Told from the perspective of three characters of differing ideologies and involvement in said revolution, it’s a novel that takes no prisoners, but beyond the outlandish settings and characters the tale itself is familiar, and Miéville crams in various different facets to it. For much of the book, the revolution itself is side-show while two of the characters cross the world in search of the titular Council, telling both the story of the quest to find it, and flashbacks to its origins in Bas-Lag’s industrial revolution (readers of previous instalments in the series may find some of the chronology a little confusing at first – ‘Iron Council’ is set twenty years or so after the first two books, with the flashbacks apparently taking place at some point prior to or concurrently with those books). The tale of the Council is easily the more interesting, in large part due to somewhat more interesting characters – the main character in this section is one Judah Low, a self-declared ‘bard’ of the Council with a penchant for creating golems out of whatever comes to hand (grass, dirt, corpses…) who will have you going back and forth on whether he’s a visionary bordering on sainthood or an aloof, self-righteous git – and definitely more interesting locales, a fair chunk of the storyline being set within a region of the world where reality has worn a little thin, and standing in the wrong place can result in interesting times.

This is not to say that the New Crobuzon set plot-line is lacking, particularly; it is simply a more traditional tale, and much of the essential weirdness of New Crobuzon itself is sidelined in favour of the politics. The main character for this section, Ori, is engaging and well written enough, but is a relatively generic frustrated activist taking part in the traditional revolutionary activities of murder and destruction.

This is where the relative normality of the book becomes a mixed blessing. Miéville has three major strengths as a writer, his ideas, the writing itself, and a willingness and ability to tackle bigger themes than the average fantasy, and in ‘Iron Council’ the ideas simply aren’t as distinctive as in his other works.

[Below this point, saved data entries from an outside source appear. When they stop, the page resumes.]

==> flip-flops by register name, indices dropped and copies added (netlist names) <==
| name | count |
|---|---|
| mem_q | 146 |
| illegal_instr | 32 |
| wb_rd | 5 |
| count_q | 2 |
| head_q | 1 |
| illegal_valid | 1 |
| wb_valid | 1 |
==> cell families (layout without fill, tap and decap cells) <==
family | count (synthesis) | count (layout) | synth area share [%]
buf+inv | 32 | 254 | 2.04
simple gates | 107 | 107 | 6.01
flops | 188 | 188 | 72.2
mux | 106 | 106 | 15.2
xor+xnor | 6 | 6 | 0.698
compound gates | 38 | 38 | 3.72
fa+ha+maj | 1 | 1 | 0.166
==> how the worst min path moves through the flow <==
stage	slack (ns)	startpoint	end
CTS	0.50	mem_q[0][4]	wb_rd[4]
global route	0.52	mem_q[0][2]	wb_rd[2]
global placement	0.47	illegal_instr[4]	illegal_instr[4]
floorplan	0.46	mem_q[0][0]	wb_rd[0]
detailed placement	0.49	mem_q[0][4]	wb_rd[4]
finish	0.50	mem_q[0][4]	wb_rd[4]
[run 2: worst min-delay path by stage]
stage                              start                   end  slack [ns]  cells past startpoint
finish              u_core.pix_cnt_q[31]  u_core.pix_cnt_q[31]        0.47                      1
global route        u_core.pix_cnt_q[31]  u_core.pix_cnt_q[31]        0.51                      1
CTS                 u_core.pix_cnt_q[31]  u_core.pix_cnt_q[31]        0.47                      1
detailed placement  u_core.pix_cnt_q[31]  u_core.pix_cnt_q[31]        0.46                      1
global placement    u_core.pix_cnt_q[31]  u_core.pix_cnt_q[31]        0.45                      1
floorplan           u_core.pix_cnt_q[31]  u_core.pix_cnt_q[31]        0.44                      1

Consequentially, the themes are exposed to more intense scrutiny, and you may be left wondering whether he is taking an attitude of deliberate vagueness to prompt the reader to think or whether he is simply paying lip-service to those lofty ideas. Or possibly whether he’s just that much more intelligent than you, which is a feeling I’m familiar with from his previous work.

In addition to arguably drawing attention to other flaws though, there is a more immediate problem, in that the different plot lines are neither given enough room to breathe nor meshed together terribly well. While both are linked thematically by discussion of revolution and freedom, they spend too long apart, only coming together in the final hundred pages or so, at which point everything is wrapped up pretty swiftly, but not necessarily satisfactorily (in some ways, this is an issue in all three Bas-Lag books, but because ‘Iron Council’ is a somewhat lesser book overall, it is much more obvious here).

However, the most obvious of Miéville’s strengths is in full force once more. He is truly an astonishing writer, with a slightly odd style that at once stands apart from proceedings, almost more descriptive than anything else, but never failing to involve you with the characters or the plot. Even in the areas of the novel that are weaker in terms of plotting, there’s a hypnotic quality to the writing that perfectly fits the beautifully, weirdly grotesque world of Bas-Lag, and in general terms I would have little hesitation in saying that Miéville is probably the finest fantasist, on a purely technical level, since Mervyn Peake.

Ultimately, any issues with ‘Iron Council’ are more a consequence of Miéville’s own high standards. He set the bar incredibly high, especially with the marvellous ‘The Scar’, so to follow up with a merely very good novel is no bad thing at all.